Punissez-moi car j’ai beaucoup fêté la fin de la saison 2010-2011 hier nuit. Mais honnêtement, on ne l’avait pas volé, notre bon gros palier de décompression (en un mot). Il était frais, il était mousseux et joyeux, épuisé mais léger et niais comme une sortie d’école avec des couettes.
Le seul hic c’est qu’avec tout ça le réveil-matin s’est mis à hurler 2 heures seulement après le coucher. Réveil en douleur crânienne qui m’a vue me mouvoir comme par magie jusqu’à un petit avion en direction de l’océan (à l’heure qu’il est je n’arrive toujours pas à me visualiser quittant mon chez-moi, j’en glousse de honte/joie).
D’où certainement le fait que je n’avais pas tout de suite remarqué que parmi les passagers de mon vol se trouvaient une grande dame blonde en sari orange et toute une délégation d’hindous (enfin je crois) en chaussettes ou pieds nus, tous de blancs vêtus. Je sais maintenant, en cherchant à comprendre l’importance du comité d’accueil qui les attendait à l’aéroport que je n’ai pas rêvé cette vision un peu inattendue dans nos campagnes profondes. La preuve.

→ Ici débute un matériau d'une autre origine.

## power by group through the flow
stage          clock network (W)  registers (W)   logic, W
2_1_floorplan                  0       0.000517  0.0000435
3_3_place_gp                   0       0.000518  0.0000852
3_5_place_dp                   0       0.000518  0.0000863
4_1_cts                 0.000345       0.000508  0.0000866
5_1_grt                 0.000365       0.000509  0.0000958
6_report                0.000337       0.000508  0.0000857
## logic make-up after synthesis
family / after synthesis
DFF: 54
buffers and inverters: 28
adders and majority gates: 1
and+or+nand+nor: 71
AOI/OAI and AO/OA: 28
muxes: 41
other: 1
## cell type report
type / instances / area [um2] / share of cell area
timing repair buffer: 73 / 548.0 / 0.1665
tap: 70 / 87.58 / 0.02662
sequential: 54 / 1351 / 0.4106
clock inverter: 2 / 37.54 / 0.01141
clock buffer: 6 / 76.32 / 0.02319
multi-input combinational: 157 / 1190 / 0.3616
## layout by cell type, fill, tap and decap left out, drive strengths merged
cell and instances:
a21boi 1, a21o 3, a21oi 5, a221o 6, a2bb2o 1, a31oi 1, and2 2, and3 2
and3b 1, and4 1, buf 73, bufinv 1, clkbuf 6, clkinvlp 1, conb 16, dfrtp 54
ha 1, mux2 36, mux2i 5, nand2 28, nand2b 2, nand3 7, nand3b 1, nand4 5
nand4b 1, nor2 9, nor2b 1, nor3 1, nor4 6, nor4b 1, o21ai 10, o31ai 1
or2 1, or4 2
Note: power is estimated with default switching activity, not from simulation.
## src/shared/mes_pkg.sv

```systemverilog
package mes_pkg;
   localparam int ADDR_W = 22;
   localparam int DATA_W = 16;
   // Software register byte addresses
   localparam logic [3:0] REG_CTRL   = 4'h0;
   localparam logic [3:0] REG_ADDR   = 4'h4;
   localparam logic [3:0] REG_WDATA  = 4'h8;
   localparam logic [3:0] REG_STATUS = 4'hc;
   localparam logic [3:0] REG_RDATA  = 4'h0;
   // Control fields
   localparam int CTRL_CMD_LSB = 0;
   localparam int CTRL_ACC_BIT = 4;
   localparam int CTRL_RST_BIT = 5;
   // Commands written to the control register
   localparam logic [3:0] CMD_READ    = 4'h1;
   localparam logic [3:0] CMD_PROGRAM = 4'h2;
   localparam logic [3:0] CMD_ERASE   = 4'h3;
   localparam logic [3:0] CMD_ID      = 4'h4;
   localparam logic [3:0] CMD_RESET   = 4'h5;
   // Device command codes
   localparam logic [15:0] UNLOCK_A1 = 16'h0555;
   localparam logic [15:0] UNLOCK_A2 = 16'h02aa;
   localparam logic [7:0]  UNLOCK_D1 = 8'haa;
   localparam logic [7:0]  UNLOCK_D2 = 8'h55;
   localparam logic [7:0]  CODE_ESET = 8'h80;
   localparam logic [7:0]  CODE_ERAS = 8'h10;
   localparam logic [7:0]  CODE_PROG = 8'ha0;
   localparam logic [7:0]  CODE_ID   = 8'h90;
   localparam logic [7:0]  CODE_RST  = 8'hf0;
   localparam int POLL_BIT = 7;
   localparam int TOGL_BIT = 6;
   localparam int TLIM_BIT = 5;
   // Strobe phase timing at 25 MHz: each phase at least 120 ns
   localparam int CLK_NS   = 40;
   localparam int PHASE_NS = 120;
   localparam int PHASE_CYC = (PHASE_NS + CLK_NS - 1) / CLK_NS;
   // Status field offsets in the status register
   localparam int ST_BUSY = 0;
   localparam int ST_DONE = 1;
   localparam int ST_FAIL = 2;

   typedef struct packed {
      logic                rd;
      logic [ADDR_W-1:0]   addr;
      logic [DATA_W-1:0]   data;
   } mes_cyc_t;

   typedef struct packed {
      logic              ce_n;
      logic              we_n;
      logic              oe_n;
      logic [ADDR_W-1:0] addr;
      logic [DATA_W-1:0] dq_o;
      logic              dq_oe;
   } mes_pins_t;
endpackage

```

## src/hw/mes_bus_cycle.sv

```systemverilog
module mes_bus_cycle (
   input  wire logic                 sys_clk,
   input  wire logic                 rst,
   input  wire logic                 start,
   input  mes_pkg::mes_cyc_t         req,
   input  wire logic [15:0]          dq_i,
   output mes_pkg::mes_pins_t        pins,
   output logic                      done,
   output logic [15:0]               rdata
);
   import mes_pkg::*;

   typedef enum logic [1:0] {S_IDLE, S_SETUP, S_STROBE, S_HOLD} mes_bstate_t;

   mes_bstate_t       st_q;
   logic [2:0]        cnt_q;
   mes_cyc_t          cur_q;
   logic [15:0]       rdata_q;
   logic              done_q;
   wire               tick = (cnt_q == 3'(PHASE_CYC - 1));

   ////////////////////////////////////////////////////////////////////////////
   always_ff @(posedge sys_clk or posedge rst) begin
      if (rst) begin
         st_q    <= S_IDLE;
         cnt_q   <= 3'h0;
         cur_q   <= '0;
         rdata_q <= 16'h0000;
         done_q  <= 1'b0;
      end else begin
         done_q <= 1'b0;
         cnt_q  <= (st_q == S_IDLE || tick) ? 3'h0 : cnt_q + 3'h1;
         unique case (st_q)
            S_IDLE: begin
               if (start) begin
                  cur_q <= req;
                  st_q  <= S_SETUP;
               end
            end
            S_SETUP: if (tick) st_q <= S_STROBE;
            S_STROBE: begin
               if (tick) begin
                  // Data sampled while output strobe still low
                  if (cur_q.rd) rdata_q <= dq_i;
                  st_q <= S_HOLD;
               end
            end
            S_HOLD: begin
               if (tick) begin
                  done_q <= 1'b1;
                  st_q   <= S_IDLE;
               end
            end
         endcase
      end
   end

   ////////////////////////////////////////////////////////////////////////////
   // Chip select falls one setup phase before the strobe; both rise together
   wire act = (st_q == S_STROBE);
   assign pins.ce_n  = ~(act || st_q == S_SETUP);
   assign pins.we_n  = ~(act && !cur_q.rd);
   assign pins.oe_n  = ~(act && cur_q.rd);
   assign pins.addr  = cur_q.addr;
   assign pins.dq_o  = cur_q.data;
   assign pins.dq_oe = (st_q != S_IDLE) && !cur_q.rd;
   assign done       = done_q;
   assign rdata      = rdata_q;
endmodule

```

## src/hw/mes_host.sv

```systemverilog
// Local design decisions: the address map and the Wishbone interface to the registers.
module mes_host (
   input  wire logic                       sys_clk,
   input  wire logic                       rst,
   input  wire logic [3:0]                 wb_adr_i,
   input  wire logic [31:0]                wb_dat_i,
   output logic      [31:0]                wb_dat_o,
   input  wire logic                       wb_we_i,
   input  wire logic [3:0]                 wb_sel_i,
   input  wire logic                       wb_cyc_i,
   input  wire logic                       wb_stb_i,
   output logic                            wb_ack_o,
   output logic                            mem_ce_n,
   output logic                            mem_we_n,
   output logic                            mem_oe_n,
   output logic                            mem_rst_n,
   output logic                            mem_acc_hv,
   output logic      [mes_pkg::ADDR_W-1:0] mem_addr,
   input  wire logic [mes_pkg::DATA_W-1:0] mem_dq_i,
   output logic      [mes_pkg::DATA_W-1:0] mem_dq_o,
   output logic                            mem_dq_oe
);
   import mes_pkg::*;

   typedef enum logic [2:0] {H_IDLE, H_SEQ, H_POLL, H_RESET} mes_hstate_t;

   mes_hstate_t       st_q;
   logic [3:0]        cmd_q;
   logic [2:0]        step_q;
   logic [2:0]        nsteps_q;
   logic [ADDR_W-1:0] addr_q;
   logic [15:0]       wdata_q;
   logic [15:0]       rdata_q;
   logic [15:0]       prev_q;
   logic              acc_q;
   logic              hrst_q;
   logic              busy_q;
   logic              done_q;
   logic              fail_q;
   logic              ack_q;
   mes_cyc_t          cyc;
   mes_pins_t         pins;
   logic              cyc_done;
   logic [15:0]       cyc_rdata;
   logic              go_q;

   ////////////////////////////////////////////////////////////////////////////
   // Register decode
   wire wb_req  = wb_cyc_i && wb_stb_i && !ack_q;
   wire wr_ctrl = wb_req && wb_we_i && wb_adr_i == REG_CTRL && wb_sel_i[0];
   wire wr_addr = wb_req && wb_we_i && wb_adr_i == REG_ADDR;
   wire wr_data = wb_req && wb_we_i && wb_adr_i == REG_WDATA;
   wire new_cmd = wr_ctrl && !busy_q;
   wire [3:0] wcmd = wb_dat_i[CTRL_CMD_LSB +: 4];
   wire [31:0] status_w = {16'h0000, 13'h0000, fail_q, done_q, busy_q};
   wire [31:0] rd_mux = (wb_adr_i == REG_STATUS) ? status_w :
                        (wb_adr_i == REG_ADDR)   ? {10'h000, addr_q} :
                        (wb_adr_i == REG_WDATA)  ? {16'h0000, wdata_q} :
                        {16'h0000, rdata_q};

   ////////////////////////////////////////////////////////////////////////////
   // Sequence table: step index to address and data of each write
   wire        is_prog = (cmd_q == CMD_PROGRAM);
   wire        is_id   = (cmd_q == CMD_ID);
   wire        is_rd   = (cmd_q == CMD_READ);
   wire        is_rst  = (cmd_q == CMD_RESET);
   // Accelerated program skips unlock
   // Setup write stays: only the two unlock writes go
   wire [2:0]  base    = (is_prog && acc_q) ? 3'h2 : 3'h0;
   wire [2:0]  idx     = step_q + base;
   logic [15:0] seq_a;
   logic [7:0]  seq_d;
   always_comb begin
      seq_a = UNLOCK_A1;
      seq_d = UNLOCK_D1;
      unique case (idx)
         3'h0, 3'h3: begin
            seq_a = UNLOCK_A1;
            seq_d = UNLOCK_D1;
         end
         3'h1, 3'h4: begin
            seq_a = UNLOCK_A2;
            seq_d = UNLOCK_D2;
         end
         3'h2: begin
            seq_a = UNLOCK_A1;
            seq_d = (cmd_q == CMD_ERASE) ? CODE_ESET : is_id ? CODE_ID : CODE_PROG;
         end
         3'h5: begin
            seq_a = UNLOCK_A1;
            seq_d = CODE_ERAS;
         end
         default: begin
            seq_a = UNLOCK_A1;
            seq_d = UNLOCK_D1;
         end
      endcase
   end
   wire last_is_data = is_prog && (idx == 3'h3);
   // ID read at address 0 or 1 after the ID writes
   wire id_read = is_id && (step_q == 3'h3);
   wire seq_rd  = is_rd || id_read;
   always_comb begin
      cyc.rd   = seq_rd;
      cyc.addr = (seq_rd || last_is_data) ? addr_q : ADDR_W'(seq_a);
      cyc.data = is_rst ? {8'h00, CODE_RST} :
                 last_is_data ? wdata_q : {8'h00, seq_d};
      if (st_q == H_POLL) begin
         cyc.rd   = 1'b1;
         cyc.addr = addr_q;
         cyc.data = 16'h0000;
      end
   end

   ////////////////////////////////////////////////////////////////////////////
   // Toggle read by strobe
   // Toggle bit equal on two reads means finished
   wire toggling  = (cyc_rdata[TOGL_BIT] != prev_q[TOGL_BIT]);
   // Time-limit flag seen while still toggling
   // Two flagged reads needed: array data may carry bit 5 set
   wire tlim      = cyc_rdata[TLIM_BIT] && prev_q[TLIM_BIT] && toggling;

   always_ff @(posedge sys_clk or posedge rst) begin
      if (rst) begin
         st_q     <= H_IDLE;
         cmd_q    <= 4'h0;
         step_q   <= 3'h0;
         nsteps_q <= 3'h0;
         addr_q   <= '0;
         wdata_q  <= 16'h0000;
         rdata_q  <= 16'h0000;
         prev_q   <= 16'h0000;
         acc_q    <= 1'b0;
         hrst_q   <= 1'b0;
         busy_q   <= 1'b0;
         done_q   <= 1'b0;
         fail_q   <= 1'b0;
         go_q     <= 1'b0;
      end else begin
         go_q <= 1'b0;
         if (wr_addr) addr_q <= wb_dat_i[ADDR_W-1:0];
         if (wr_data) wdata_q <= wb_dat_i[15:0];
         if (wr_ctrl) begin
            acc_q <= wb_dat_i[CTRL_ACC_BIT];
            hrst_q <= wb_dat_i[CTRL_RST_BIT];
         end
         if (new_cmd && wcmd != 4'h0) begin
            cmd_q  <= wcmd;
            step_q <= 3'h0;
            busy_q <= 1'b1;
            done_q <= 1'b0;
            fail_q <= 1'b0;
            go_q   <= 1'b1;
            st_q   <= H_SEQ;
            unique case (wcmd)
               CMD_ERASE:   nsteps_q <= 3'h6;
               CMD_PROGRAM: nsteps_q <= wb_dat_i[CTRL_ACC_BIT] ? 3'h2 : 3'h4;
               CMD_ID:      nsteps_q <= 3'h4;
               default:     nsteps_q <= 3'h1;
            endcase
         end else if (hrst_q && st_q != H_IDLE) begin
            st_q   <= H_IDLE;
            busy_q <= 1'b0;
            fail_q <= 1'b1;
         end
         unique case (st_q)
            H_IDLE: ;
            H_SEQ: begin
               if (cyc_done) begin
                  if (seq_rd) rdata_q <= cyc_rdata;
                  if (step_q + 3'h1 == nsteps_q) begin
                     // Status valid after last write strobe
                     if (cmd_q == CMD_ERASE || is_prog) begin
                        st_q <= H_POLL;
                        prev_q <= 16'h0000;
                        step_q <= 3'h0;
                        go_q   <= 1'b1;
                     end else begin
                        st_q   <= H_IDLE;
                        busy_q <= 1'b0;
                        done_q <= 1'b1;
                     end
                  end else begin
                     step_q <= step_q + 3'h1;
                     go_q   <= 1'b1;
                  end
               end
            end
            H_POLL: begin
               if (cyc_done) begin
                  prev_q  <= cyc_rdata;
                  rdata_q <= cyc_rdata;
                  step_q  <= 3'h1;
                  if (step_q != 3'h0 && !toggling) begin
                     st_q   <= H_IDLE;
                     busy_q <= 1'b0;
                     done_q <= 1'b1;
                  end else if (step_q != 3'h0 && tlim) begin
                     st_q   <= H_RESET;
                     cmd_q  <= CMD_RESET;
                     fail_q <= 1'b1;
                     go_q   <= 1'b1;
                  end else begin
                     go_q <= 1'b1;
                  end
               end
            end
            H_RESET: begin
               if (cyc_done) begin
                  // Failure left for software to judge
                  st_q   <= H_IDLE;
                  busy_q <= 1'b0;
                  done_q <= 1'b1;
               end
            end
            default: st_q <= H_IDLE;
         endcase
      end
   end

   always_ff @(posedge sys_clk or posedge rst) begin
      if (rst) begin
         ack_q    <= 1'b0;
         wb_dat_o <= 32'h0000_0000;
      end else begin
         ack_q    <= wb_req;
         wb_dat_o <= wb_req ? rd_mux : 32'h0000_0000;
      end
   end

   mes_bus_cycle u_cyc (
      .sys_clk (sys_clk),
      .rst     (rst),
      .start   (go_q),
      .req     (cyc),
      .dq_i    (mem_dq_i),
      .pins    (pins),
      .done    (cyc_done),
      .rdata   (cyc_rdata)
   );

   assign wb_ack_o   = ack_q;
   assign mem_ce_n   = pins.ce_n;
   assign mem_we_n   = pins.we_n;
   assign mem_oe_n   = pins.oe_n;
   assign mem_addr   = pins.addr;
   assign mem_dq_o   = pins.dq_o;
   assign mem_dq_oe  = pins.dq_oe;
   assign mem_rst_n  = ~hrst_q;
   // High voltage only while an accelerated program is in flight
   assign mem_acc_hv = acc_q && is_prog && busy_q;
endmodule

```

## config.mk

```make
export PLATFORM = sky130hd
export DESIGN_NAME = mes_host
export DESIGN_NICKNAME = d
export VERILOG_FILES = /design/src/shared/mes_pkg.sv /design/src/hw/mes_bus_cycle.sv /design/src/hw/mes_host.sv
export SDC_FILE = /design/constraint.sdc
export NUM_CORES = 1
export LEC_CHECK = 0
export BUFFER_PORTS_ARGS = -buffer_cell sky130_fd_sc_hd__buf_2
export CORE_MARGIN = 3
export CORE_UTILIZATION = 40
export CTS_BUF_LIST = sky130_fd_sc_hd__clkbuf_8 sky130_fd_sc_hd__clkbuf_16
export DETAILED_ROUTE_END_ITERATION = 12
export PLACE_DENSITY = 0.69
export SKIP_LAST_GASP = 1
export SYNTH_ARGS = -nofsm -noshare
export SYNTH_HDL_FRONTEND = slang
export SYNTH_SLANG_ARGS = --single-unit
```

## constraint.sdc

```tcl
create_clock -name sys_clk -period 5.75 [get_ports sys_clk]
set_input_delay 0.575 -clock sys_clk [delete_from_list [all_inputs] [get_ports sys_clk]]
set_output_delay 0.575 -clock sys_clk [all_outputs]
set_load 0.01 [all_outputs]
```

# Word-level counts from Yosys, hierarchy flattened
# Index checks and enable logic that the tools add are counted.
# Widths: inputs -> output; s select.
op_classes:
  n_reduce_logical: 44
  magnitude_cmp: 0
  addsub: 3
  bitwise_logic: 4
  mux: 82
  n_shift: 0
  n_mul: 0
  n_div: 0
  eq_ne: 35
op_table:
  columns: ["operator", "count"]
  rows:
  - ["$mux 16", 6]
  - ["$mux 22", 4]
  - ["$mux 3", 15]
  - ["$mux 39", 1]
  - ["$pmux 16 s2", 1]
  - ["$mux 1", 29]
  - ["$pmux 8 s3", 1]
  - ["$logic_and 1x1->1", 21]
  - ["$mux 7", 3]
  - ["$mux 4", 5]
  - ["$eq 3x2->1 const B", 6]
  - ["$eq 4x2->1 const B", 4]
  - ["$eq 4x3->1 const B", 4]
  - ["$pmux 7 s2", 1]
  - ["$mux 2", 6]
  - ["$mux 6", 2]
  - ["$pmux 3 s4", 1]
  - ["$mux 11", 1]
  - ["$ne 2x1->1 const B", 5]
  - ["$pmux 3 s3", 1]
  - ["$eq 4x4->1 const B", 2]
  - ["$ne 2x2->1 const B", 4]
  - ["$pmux 2 s4", 1]
  - ["$reduce_and 4->1", 2]
  - ["25 further kinds", 42]
totals:
  word_cells: 191
  n_memories: 0
  ff_bits: 164
  output_inout_bits: 77
  in_bits: 61
  ram_bits: 0
  latch_bits: 0
  rom_bits: 0

# Longest topological paths before layout
# Gate-level depths: netlist of the first run.
depth:
  ltp_word: 12
  mapped_depth: 8
  ltp_nobuf: 7

# Hierarchy
# Synthesis of the first run repeated with hierarchy kept, for this count alone.
unflattened:
  hier_cells: 625
  area_unflattened_um2: 7649.8
by_module_without_submodules:
  columns: ["mod", "instances", "area_per_inst_um2", "seq_area_each_um2", "cells_each"]
  rows:
  - ["mes_host", 1, 4867.2, 2452.4, 435]
  - ["mes_bus_cycle", 1, 2782.7, 1526.5, 190]

# Worst setup path after synthesis of the first run
# Ideal clock, no wire load.
synth_path:
  path_kind: "reg2reg"
  from: "register cmd_q[0]"
  to: "register u_cyc.cur_q, in the netlist u_cyc.pins[17]"
  setup_ns: 0.123
  t_required_ns: 5.627
  arrival_ns: 2.094
  slack_ns: 3.533
  stages_incl_launch_ff: 8
  path_buffers: 0
  path_cell_list: "dfrtp_1 -> nor4b_4 -> and2_1 -> ha_1 -> xnor2_1 -> nand4_4 -> a31o_2 -> o221a_2"
synth_via:
  elab_chain_len: 9
  word_cells_on_any_way: 17
synth_lines:
  columns: ["element", "line", "rtl"]
  rows:
  - ["start, declared", "mes_host.sv:28", "logic [3:0] cmd_q;"]
  - ["start signal, assigned", "mes_host.sv:148", "cmd_q <= wcmd;"]
  - ["$eq 4x2->1", "mes_host.sv:63", "wire is_prog = (cmd_q == CMD_PROGRAM);"]
  - ["$logic_and 1x1->1", "mes_host.sv:69", "wire [2:0] base = (is_prog && acc_q) ? 3'h2 : 3'h0;"]
  - ["$mux 2", "mes_host.sv:69", null]
  - ["$add 3x2->3", "mes_host.sv:70", "wire [2:0] idx = step_q + base;"]
  - ["$eq 3x1->1, or another cell as far along", "mes_host.sv:76", "unique case (idx)"]
  - ["$reduce_or 2->1 / $logic_and 1x1->1 (equally long branches)", "mes_host.sv:76, mes_host.sv:99", null]
  - ["$mux 11 / $logic_or 1x1->1 (equally long branches)", "mes_host.sv:76, mes_host.sv:105", null]
  - ["$mux 22 *", "mes_host.sv:105", "cyc.addr = (seq_rd || last_is_data) ? addr_q : ADDR_W'(seq_a);"]
  - ["$mux 39 *", "mes_host.sv:108", "if (st_q == H_POLL) begin"]
  - ["end signal, assigned", "mes_bus_cycle.sv:36", "cur_q <= req;"]
  - ["end, declared", "mes_bus_cycle.sv:17", "mes_cyc_t cur_q;"]
# Every way passes the cells marked *; elsewhere a longest branch is shown, timed or not.
# A chain may end at the register's enable or synchronous reset.

# Worst setup path in the final report of the first run
layout_path:
  from: "register cmd_q[0]"
  to: "register u_cyc.cur_q, in the netlist u_cyc.pins[18]"
# Same word-level chain as after synthesis.

==> results of run 1 <==
==> power by group through the flow <==
stage	clock (mW)	sequential, mW	combinational (mW)
finish	1.14	1.27	0.291
global route	1.22	1.29	0.328
CTS	1.17	1.27	0.296
detailed placement	0	1.29	0.295
global placement	0	1.29	0.279
floorplan	0	1.27	0.218
==> cells in the mapped netlist (10+ instances only) <==
library cell | instances | area [um2]
dfrtp_1 | 159 | 3980
mux2_2 | 60 | 676
buf_4 | 50 | 375
nand2_1 | 30 | 113
nor2_1 | 30 | 113
mux2i_1 | 21 | 210
a211oi_1 | 19 | 143
a22o_1 | 19 | 166
inv_1 | 19 | 71.3
o21ai_0 | 13 | 65.1
buf_2 | 12 | 60.1
and2_1 | 11 | 68.8
ha_1 | 10 | 125
mux2_4 | 10 | 150
==> cells by family after synthesis <==
logic type | share of synthesized area [%]
flops | 54.3
buf+inv | 7.91
fa+ha+maj | 1.71
compound gates | 11.4
xor+xnor | 0.598
simple gates | 9.86
other cells | 0.0512
mux | 14.1
==> layout make-up <==
| type | instances | area, um2 | share of cell area, % |
|---|---|---|---|
| clock inverters | 14 | 166 | 1.99 |
| inverters | 19 | 76.3 | 0.913 |
| flip-flops and latches | 159 | 3980 | 47.6 |
| well taps | 225 | 282 | 3.37 |
| clock buffers | 18 | 439 | 5.25 |
| repair buffers | 120 | 616 | 7.36 |
| multi-input cells | 346 | 2800 | 33.5 |
==> flip-flops by register name (all words and copies together) (netlist names), 2 cells and up <==
name / count
nsteps_q: 3
step_q: 3
addr_q: 22
u_cyc.cnt_q: 3
u_cyc.rdata: 16
wdata_q: 16
u_cyc.pins: 38
prev_q: 2
st_q: 3
cmd_q: 4
u_cyc.st_q: 2
wb_dat_o: 22
rdata_q: 16
==> through the flow <==
| stage | setup slack [ns] | hold WS (ns) | utilization [%] | instances |
|---|---|---|---|---|
| after floorplan | 0.883 | 0.443 | - | 595 |
| after global placement | 3.14 | 0.457 | 44.1 | 869 |
| after detailed placement | 3.03 | 0.475 | 44.1 | 869 |
| after CTS | 3.00 | 0.306 | 47.5 | 901 |
| after global routing | 2.86 | 0.333 | 47.5 | 901 |
| final | 3.01 | 0.273 | 47.5 | 901 |
==> routing by layer <==
layer	part of all wire (%)	wire length, um	global-route usage [%]
met3	6.1	1050	4.55
met5	0	0	0
met4	1.8	316	5.46
met1	43	7430	23.4
met2	49	8310	28.6
==> path summary, 6_finish.rpt <==
path / slack [ns] / from / depth (start not counted) / endpoint
max: 3.01 / cmd_q[0] / 7 / u_cyc.pins[18]
min: 0.27 / rst / 2 / u_cyc.rdata[13]
max reg2reg: 3.01 / cmd_q[0] / 7 / u_cyc.pins[18]
min reg2reg: 0.48 / u_cyc.pins[4] / 2 / u_cyc.pins[4]
max in group asynchronous: 4.02 / rst / 3 / wdata_q[15]
min in group sys_clk: 0.38 / wb_dat_i[6] / 3 / wdata_q[6]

N’empêche que l’espace d’un instant, à Nantes, j’ai cru assez sérieusement que j’étais encore beurrée comme un Petit Lu. Et si cette blague vaseuse ne mérite pas un Nyan Cat, je veux bien me noyer dans le golfe du Morbihan.

La rédaction étant très baveuse, elle sera de retour actif après une bonne nuit ou deux…

Cocorico

Vous connaissez beaucoup de pays où on vous imposerait un entracte au milieu d’un concert qui débute déjà à une heure pas possible (21h45) sous prétexte qu’il faut justifier la présence d’une buvette, vous ?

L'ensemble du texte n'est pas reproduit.